SAMR: A Spatial-Augmented Mixed Reality Method for Enhancing Vision-Language Models in 3D Scene Understanding
Abstract
Understanding 3D scenes in mixed reality (MR) is crucial for advancing human-computer interaction, especially in MR applications that demand spatial awareness and contextual reasoning. While Vision-Language Models (VLMs) perform well in 2D image interpretation, they struggle to incorporate spatial context from 3D settings, which limits their effectiveness in MR scenarios. To address this issue, we introduce SAMR, a Spatial-Augmented Mixed Reality method designed to enhance VLMs for 3D scene understanding. Our system consists of three key modules. The first module, a spatial-segmented fusion module, uses FastSAM-based segmentation to create objectlevel meshes from head-mounted display (HMD) images. It maps extracted feature points to 3D coordinates through ray casting on the HMD-captured mesh and applies triangular facet fitting. The second module, a multimodal interaction module, combines gestures, gaze, and voice commands to enable intuitive interaction with 3D meshes for annotating prompts. The third module, a VLM integration module, processes data by merging annotated 2D images with user queries to form standardized prompts for the VLM. The VLM then generates responses linked to user-specified object meshes.
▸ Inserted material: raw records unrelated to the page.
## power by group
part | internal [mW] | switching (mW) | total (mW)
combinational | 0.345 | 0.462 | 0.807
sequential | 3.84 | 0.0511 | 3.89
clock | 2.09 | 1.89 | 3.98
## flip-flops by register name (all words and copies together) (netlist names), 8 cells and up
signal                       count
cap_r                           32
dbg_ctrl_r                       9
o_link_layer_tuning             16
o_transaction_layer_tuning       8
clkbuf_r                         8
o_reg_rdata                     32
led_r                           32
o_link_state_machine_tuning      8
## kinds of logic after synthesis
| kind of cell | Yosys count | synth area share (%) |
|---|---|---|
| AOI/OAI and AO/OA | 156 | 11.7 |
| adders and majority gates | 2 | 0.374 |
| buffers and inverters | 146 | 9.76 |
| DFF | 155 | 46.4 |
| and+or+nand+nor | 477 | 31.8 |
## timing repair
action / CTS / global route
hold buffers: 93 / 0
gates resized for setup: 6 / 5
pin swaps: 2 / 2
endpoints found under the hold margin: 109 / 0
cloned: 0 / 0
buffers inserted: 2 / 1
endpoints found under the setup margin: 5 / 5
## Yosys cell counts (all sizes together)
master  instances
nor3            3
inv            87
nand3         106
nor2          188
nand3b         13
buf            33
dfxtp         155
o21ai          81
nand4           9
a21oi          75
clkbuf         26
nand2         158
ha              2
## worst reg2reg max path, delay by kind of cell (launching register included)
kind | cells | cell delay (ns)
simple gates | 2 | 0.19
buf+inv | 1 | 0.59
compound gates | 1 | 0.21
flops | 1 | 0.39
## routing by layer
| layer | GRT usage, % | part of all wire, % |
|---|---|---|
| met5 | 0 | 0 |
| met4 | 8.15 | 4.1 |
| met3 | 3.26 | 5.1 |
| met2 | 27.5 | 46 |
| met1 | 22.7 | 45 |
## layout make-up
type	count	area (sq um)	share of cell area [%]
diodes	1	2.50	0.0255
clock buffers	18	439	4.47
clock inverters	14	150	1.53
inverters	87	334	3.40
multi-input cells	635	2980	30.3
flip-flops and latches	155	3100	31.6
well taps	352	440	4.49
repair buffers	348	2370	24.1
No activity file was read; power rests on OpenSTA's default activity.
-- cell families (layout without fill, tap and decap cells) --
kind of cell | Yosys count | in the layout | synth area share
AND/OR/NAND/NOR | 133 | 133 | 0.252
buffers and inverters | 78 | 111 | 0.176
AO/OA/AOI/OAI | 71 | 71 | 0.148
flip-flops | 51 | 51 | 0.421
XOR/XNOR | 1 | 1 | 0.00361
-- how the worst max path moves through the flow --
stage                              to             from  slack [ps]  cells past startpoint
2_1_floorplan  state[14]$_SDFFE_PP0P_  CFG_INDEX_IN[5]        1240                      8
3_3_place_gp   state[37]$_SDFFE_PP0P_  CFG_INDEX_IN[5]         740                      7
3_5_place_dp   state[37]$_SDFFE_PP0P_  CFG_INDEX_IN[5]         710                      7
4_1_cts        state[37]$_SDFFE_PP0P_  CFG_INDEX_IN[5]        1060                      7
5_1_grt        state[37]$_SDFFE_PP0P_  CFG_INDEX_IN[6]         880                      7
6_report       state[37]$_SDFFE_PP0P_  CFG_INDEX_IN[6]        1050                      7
===== src/core/fdsc_buf2.sv =====
// Two-entry buffer with valid and ready on both sides
`timescale 1ns/1ps
module fdsc_buf2 #(
   parameter int W = 8
) (
   // Clock and reset
   input wire logic clk,
   input wire logic rst,
   // Filling side
   input wire logic in_valid,
   output logic in_ready,
   input wire logic [W-1:0] in_data,
   // Draining side
   output logic out_valid,
   input wire logic out_ready,
   output logic [W-1:0] out_data
);
   logic main_v_ff;
   logic skid_v_ff;
   logic [W-1:0] main_d_ff;
   logic [W-1:0] skid_d_ff;

   initial begin
      if (W < 1) $error("fdsc_buf2: W must be at least 1");
   end

   assign in_ready = !skid_v_ff;
   assign out_valid = main_v_ff;
   assign out_data = main_d_ff;

   // Head word moves on when drained, the second slot catches a stall
   always_ff @(posedge clk) begin
      if (rst) begin
         main_v_ff <= 1'b0;
         skid_v_ff <= 1'b0;
         main_d_ff <= '0;
         skid_d_ff <= '0;
      end else if (out_ready || !main_v_ff) begin
         if (skid_v_ff) begin
            main_d_ff <= skid_d_ff;
            main_v_ff <= 1'b1;
            skid_v_ff <= 1'b0;
         end else begin
            main_d_ff <= in_data;
            main_v_ff <= in_valid;
         end
      end else if (in_valid && !skid_v_ff) begin
         skid_d_ff <= in_data;
         skid_v_ff <= 1'b1;
      end
   end
endmodule : fdsc_buf2


===== config.mk =====
export PLATFORM = sky130hd
export DESIGN_NAME = fdsc_top
export DESIGN_NICKNAME = d
export VERILOG_FILES = /design/src/core/fdsc_pkg.sv /design/src/core/fdsc_top.sv /design/src/core/fdsc_buf2.sv
export VERILOG_INCLUDE_DIRS = /design/src /design/src/core
export SDC_FILE = /design/constraint.sdc
export NUM_CORES = 1
export LEC_CHECK = 0
export BUFFER_PORTS_ARGS = -buffer_cell sky130_fd_sc_hd__buf_2
export CAP_MARGIN = 20
export CELL_PAD_IN_SITES_DETAIL_PLACEMENT = 1
export CELL_PAD_IN_SITES_GLOBAL_PLACEMENT = 1
export CORE_ASPECT_RATIO = 1.2
export CORE_UTILIZATION = 45
export CTS_CLUSTER_DIAMETER = 200
export DETAILED_ROUTE_END_ITERATION = 10
export GPL_ROUTABILITY_DRIVEN = 0
export GPL_TIMING_DRIVEN = 0
export HOLD_SLACK_MARGIN = 0.02
export PLACE_DENSITY_LB_ADDON = 0.1
export SYNTH_ARGS = -nofsm -noshare
export SYNTH_HDL_FRONTEND = slang
export SYNTH_SLANG_ARGS = --single-unit

===== constraint.sdc =====
create_clock -name sys_clk -period 12.4 [get_ports sys_clk]
set_clock_uncertainty 0.2 [all_clocks]
set_input_delay 1.24 -clock sys_clk [delete_from_list [all_inputs] [get_ports sys_clk]]
set_output_delay 1.24 -clock sys_clk [all_outputs]
set_load 0.02 [all_outputs]
File: src/common/mlm_consts.svh
// Timing counts, thresholds and reset values of the meter leak monitor
`ifndef MLM_CONSTS_SVH
`define MLM_CONSTS_SVH
`define MLM_SEC_NS 1000000000
`define MLM_CLK_PERIOD_NS 100
`define MLM_INTEG_MAINS_S 4'h2
`define MLM_INTEG_BATT_S 4'h8
`define MLM_BACKLIGHT_S 5'h0F
`define MLM_BL_CODE_TIMED 4'h4
`define MLM_BL_CODE_ON 4'h9
`define MLM_LEAK_WINDOW_S 86400
`define MLM_BURST_WINDOW_S 120
`define MLM_COLD_HALF_HOUR_S 1800
`define MLM_COLD_DEFAULT_CODE 2'h2
`define MLM_COLD_SUBS_HALF 6'h30
`define MLM_COLD_SUBS_ONE 6'h18
`define MLM_COLD_SUBS_TWO 6'h0C
`define MLM_LEAK_PM_WIDE 48'h00000000000A
`define MLM_LEAK_PM_NARROW 48'h000000000005
`define MLM_LEAK_PC_WIDE 48'h000000000014
`define MLM_LEAK_PC_NARROW 48'h00000000000A
`define MLM_PC_SCALE 48'h00000000000A
`define MLM_LEAK_SCALE 64'h00000000000003E8
`define MLM_BURST_FACTOR 48'h000000000018
`endif

File: src/common/mlm_pkg.sv
// Types of the meter leak monitor
`default_nettype none
package mlm_pkg;
  typedef logic [15:0] mlm_flow_type;
  typedef logic signed [47:0] mlm_acc_type;
  typedef enum logic [1:0]
  {
    MLM_COLD_OFF = 2'b00,
    MLM_COLD_HALF = 2'b01,
    MLM_COLD_ONE = 2'b10,
    MLM_COLD_TWO = 2'b11
  } mlm_cold_mode_type;
endpackage
`default_nettype wire

File: src/hdl/mlm_sec_timer.sv
// One-second timebase of the meter leak monitor
`timescale 1ns/1ps
`default_nettype none
module mlm_sec_timer
#(
  parameter int unsigned SEC_CYCLES = 10000000
)
(
  // Clock and reset
  input wire logic clk,
  input wire logic reset_n,
  // Timebase
  output logic sec_pulse
);
  logic [31:0] cnt;
  logic [31:0] next_cnt;
  logic next_sec_pulse;

  always_comb
  begin
    next_cnt = cnt + 32'h00000001;
    next_sec_pulse = 1'b0;
    if (cnt >= SEC_CYCLES - 1)
    begin
      next_cnt = 32'h00000000;
      next_sec_pulse = 1'b1;
    end
  end

  always_ff @(posedge clk or negedge reset_n)
  begin
    if (!reset_n)
    begin
      cnt <= 32'h00000000;
      sec_pulse <= 1'b0;
    end
    else
    begin
      cnt <= next_cnt;
      sec_pulse <= next_sec_pulse;
    end
  end
endmodule
`default_nettype wire

File: src/hdl/mlm_meter_leak_monitor.sv
// Integration tick, backlight, flow leak/burst and cold water leak supervision
`timescale 1ns/1ps
`default_nettype none
`include "mlm_consts.svh"
module mlm_meter_leak_monitor
#(
  parameter int unsigned SEC_CYCLES = `MLM_SEC_NS / `MLM_CLK_PERIOD_NS,
  parameter int unsigned LEAK_WINDOW_S = `MLM_LEAK_WINDOW_S,
  parameter int unsigned BURST_WINDOW_S = `MLM_BURST_WINDOW_S,
  parameter int unsigned COLD_UNIT_S = `MLM_COLD_HALF_HOUR_S
)
(
  // Clock and reset
  input wire logic clk,
  input wire logic reset_n,
  // Supply and keypad pins
  input wire logic mains_present,
  input wire logic key_press,
  // Configuration
  input wire logic [3:0] backlight_code,
  input wire logic [2:0] leak_limit_code,
  input wire logic cold_code_valid,
  input wire logic [1:0] cold_code,
  input wire logic cold_supervise_b,
  // Flow values
  input wire mlm_pkg::mlm_flow_type flow_input_one,
  input wire mlm_pkg::mlm_flow_type flow_input_two,
  input wire mlm_pkg::mlm_flow_type nominal_flow,
  // Cold water pulse pins
  input wire logic cold_pulse_a,
  input wire logic cold_pulse_b,
  // Status
  output logic integ_tick,
  output logic heartbeat,
  output logic backlight_on,
  output logic leak_flag,
  output logic burst_flag,
  output logic [1:0] cold_leak_flag
);

  // ***************
  // Synchronisers
  // ***************
  logic [3:0] sync1;
  logic [3:0] sync2;
  logic [3:0] sync3;
  logic sec_pulse;
  logic mains_s;
  logic key_edge;
  logic [1:0] pulse_edge;

  always_ff @(posedge clk or negedge reset_n)
  begin
    if (!reset_n)
    begin
      sync1 <= 4'h0;
      sync2 <= 4'h0;
      sync3 <= 4'h0;
    end
    else
    begin
      sync1 <= {cold_pulse_b, cold_pulse_a, key_press, mains_present};
      sync2 <= sync1;
      sync3 <= sync2;
    end
  end

  assign mains_s = sync2[0];
  assign key_edge = sync2[1] & ~sync3[1];
  assign pulse_edge = sync2[3:2] & ~sync3[3:2];

  mlm_sec_timer #(.SEC_CYCLES(SEC_CYCLES)) u_sec
  (
    .clk(clk),
    .reset_n(reset_n),
    .sec_pulse(sec_pulse)
  );

  function automatic logic [47:0] mlm_abs(input mlm_pkg::mlm_acc_type v);
    mlm_abs = v[47] ? 48'(-v) : 48'(v);
  endfunction

  // ***************
  // Timing group
  // ***************
  logic [3:0] integ_cnt;
  logic [3:0] period;
  logic [4:0] bl_cnt;
  logic [3:0] next_integ_cnt;
  logic [4:0] next_bl_cnt;
  logic next_integ_tick;
  logic next_heartbeat;
  logic next_backlight_on;

  always_comb
  begin
    period = mains_s ? `MLM_INTEG_MAINS_S : `MLM_INTEG_BATT_S;
    next_integ_cnt = integ_cnt;
    next_integ_tick = 1'b0;
    next_heartbeat = heartbeat;
    next_bl_cnt = bl_cnt;
    if (sec_pulse)
    begin
      next_heartbeat = ~heartbeat;
      if (integ_cnt + 4'h1 >= period)
      begin
        next_integ_cnt = 4'h0;
        next_integ_tick = 1'b1;
      end
      else
      begin
        next_integ_cnt = integ_cnt + 4'h1;
      end
      if (bl_cnt < `MLM_BACKLIGHT_S)
      begin
        next_bl_cnt = bl_cnt + 5'h01;
      end
    end
    if (key_edge)
    begin
      next_bl_cnt = 5'h00;
    end
    next_backlight_on = (backlight_code == `MLM_BL_CODE_ON) || (next_bl_cnt < `MLM_BACKLIGHT_S);
  end

  always_ff @(posedge clk or negedge reset_n)
  begin
    if (!reset_n)
    begin
      integ_cnt <= 4'h0;
      integ_tick <= 1'b0;
      heartbeat <= 1'b0;
      bl_cnt <= `MLM_BACKLIGHT_S;
      backlight_on <= 1'b0;
    end
    else
    begin
      integ_cnt <= next_integ_cnt;
      integ_tick <= next_integ_tick;
      heartbeat <= next_heartbeat;
      bl_cnt <= next_bl_cnt;
      backlight_on <= next_backlight_on;
    end
  end

  // ***************
  // Flow leak and burst
  // ***************
  mlm_pkg::mlm_acc_type dmass;
  mlm_pkg::mlm_acc_type burst_acc;
  logic [47:0] thr_acc;
  logic [31:0] leak_sec;
  logic [31:0] burst_sec;
  mlm_pkg::mlm_acc_type next_dmass;
  mlm_pkg::mlm_acc_type next_burst_acc;
  logic [47:0] next_thr_acc;
  logic [31:0] next_leak_sec;
  logic [31:0] next_burst_sec;
  logic next_leak_flag;
  logic next_burst_flag;
  mlm_pkg::mlm_acc_type term;
  logic [47:0] thr_term;
  logic [47:0] pm;
  logic [47:0] pc;
  logic leak_end;
  logic burst_end;

  always_comb
  begin
    pm = (leak_limit_code <= 3'h2) ? `MLM_LEAK_PM_WIDE : `MLM_LEAK_PM_NARROW;
    pc = leak_limit_code[0] ? `MLM_LEAK_PC_WIDE : `MLM_LEAK_PC_NARROW;
    term = 48'(signed'({1'b0, flow_input_one}) - signed'({1'b0, flow_input_two}))
      * signed'({44'h0, period});
    thr_term = (48'(nominal_flow) * pm + 48'(flow_input_one) * pc * `MLM_PC_SCALE)
      * {44'h0, period};
    leak_end = sec_pulse && (leak_sec >= LEAK_WINDOW_S - 1);
    burst_end = sec_pulse && (burst_sec >= BURST_WINDOW_S - 1);
    next_dmass = dmass;
    next_burst_acc = burst_acc;
    next_thr_acc = thr_acc;
    next_leak_sec = leak_sec;
    next_burst_sec = burst_sec;
    next_leak_flag = leak_flag;
    next_burst_flag = burst_flag;
    if (integ_tick)
    begin
      next_dmass = dmass + term;
      next_thr_acc = thr_acc + thr_term;
      next_burst_acc = burst_acc + term;
    end
    if (sec_pulse)
    begin
      next_leak_sec = leak_sec + 32'h00000001;
      next_burst_sec = burst_sec + 32'h00000001;
    end
    if (leak_end)
    begin
      next_leak_flag = 64'(mlm_abs(dmass)) * `MLM_LEAK_SCALE > 64'(thr_acc);
      next_dmass = '0;
      next_thr_acc = '0;
      next_leak_sec = 32'h00000000;
    end
    if (burst_end)
    begin
      next_burst_flag = mlm_abs(burst_acc) > 48'(nominal_flow) * `MLM_BURST_FACTOR;
      next_burst_acc = '0;
      next_burst_sec = 32'h00000000;
    end
    if (leak_limit_code == 3'h0)
    begin
      next_dmass = '0;
      next_burst_acc = '0;
      next_thr_acc = '0;
      next_leak_sec = 32'h00000000;
      next_burst_sec = 32'h00000000;
      next_leak_flag = 1'b0;
      next_burst_flag = 1'b0;
    end
  end

  always_ff @(posedge clk or negedge reset_n)
  begin
    if (!reset_n)
    begin
      dmass <= '0;
      burst_acc <= '0;
      thr_acc <= '0;
      leak_sec <= 32'h00000000;
      burst_sec <= 32'h00000000;
      leak_flag <= 1'b0;
      burst_flag <= 1'b0;
    end
    else
    begin
      dmass <= next_dmass;
      burst_acc <= next_burst_acc;
      thr_acc <= next_thr_acc;
      leak_sec <= next_leak_sec;
      burst_sec <= next_burst_sec;
      leak_flag <= next_leak_flag;
      burst_flag <= next_burst_flag;
    end
  end

  // ***************
  // Cold water supervision
  // ***************
  mlm_pkg::mlm_cold_mode_type cold_mode;
  logic [15:0] sub_len;
  logic [5:0] subs_needed;
  mlm_pkg::mlm_cold_mode_type cold_mode_q;
  logic cold_restart;

  always_comb
  begin
    cold_mode = mlm_pkg::mlm_cold_mode_type'(cold_code_valid ? cold_code : `MLM_COLD_DEFAULT_CODE);
    sub_len = 16'(COLD_UNIT_S);
    subs_needed = `MLM_COLD_SUBS_HALF;
    unique case (cold_mode)
      mlm_pkg::MLM_COLD_OFF: subs_needed = `MLM_COLD_SUBS_HALF;
      mlm_pkg::MLM_COLD_HALF: subs_needed = `MLM_COLD_SUBS_HALF;
      mlm_pkg::MLM_COLD_ONE:
      begin
        sub_len = 16'(COLD_UNIT_S) << 1;
        subs_needed = `MLM_COLD_SUBS_ONE;
      end
      mlm_pkg::MLM_COLD_TWO:
      begin
        sub_len = 16'(COLD_UNIT_S) << 2;
        subs_needed = `MLM_COLD_SUBS_TWO;
      end
    endcase
  end

  always_ff @(posedge clk or negedge reset_n)
  begin
    if (!reset_n)
    begin
      cold_mode_q <= mlm_pkg::MLM_COLD_OFF;
    end
    else
    begin
      cold_mode_q <= cold_mode;
    end
  end

  assign cold_restart = (cold_mode != cold_mode_q);

  for (genvar i = 0; i < 2; i++)
  begin : g_cold
    logic [15:0] sub_sec;
    logic seen;
    logic [5:0] run;
    logic flag;
    logic [15:0] next_sub_sec;
    logic next_seen;
    logic [5:0] next_run;
    logic next_flag;
    logic en;
    logic sub_end;

    always_comb
    begin
      en = (cold_mode != mlm_pkg::MLM_COLD_OFF) && ((i == 0) || cold_supervise_b);
      sub_end = sec_pulse && (sub_sec + 16'h0001 >= sub_len);
      next_sub_sec = sub_sec;
      next_seen = seen | pulse_edge[i];
      next_run = run;
      next_flag = flag;
      if (sec_pulse)
      begin
        next_sub_sec = sub_sec + 16'h0001;
      end
      if (sub_end)
      begin
        next_sub_sec = 16'h0000;
        next_seen = 1'b0;
        if (seen | pulse_edge[i])
        begin
          next_run = (run < subs_needed) ? run + 6'h01 : subs_needed;
          next_flag = (next_run >= subs_needed);
        end
        else
        begin
          next_run = 6'h00;
          next_flag = 1'b0;
        end
      end
      if (!en || cold_restart)
      begin
        next_sub_sec = 16'h0000;
        next_seen = 1'b0;
        next_run = 6'h00;
        next_flag = 1'b0;
      end
    end

    always_ff @(posedge clk or negedge reset_n)
    begin
      if (!reset_n)
      begin
        sub_sec <= 16'h0000;
        seen <= 1'b0;
        run <= 6'h00;
        flag <= 1'b0;
      end
      else
      begin
        sub_sec <= next_sub_sec;
        seen <= next_seen;
        run <= next_run;
        flag <= next_flag;
      end
    end

    assign cold_leak_flag[i] = flag;

  end
endmodule
`default_nettype wire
By enhancing VLMs with spatial context and multimodal capabilities, SAMR greatly improves 3D scene interpretation. We demonstrate SAMR's effectiveness across six key application scenarios: object identification, relationship analysis, distance estimation, targeted object questioning, and cognitive assistance. This approach provides a robust framework for MR applications with AI agents.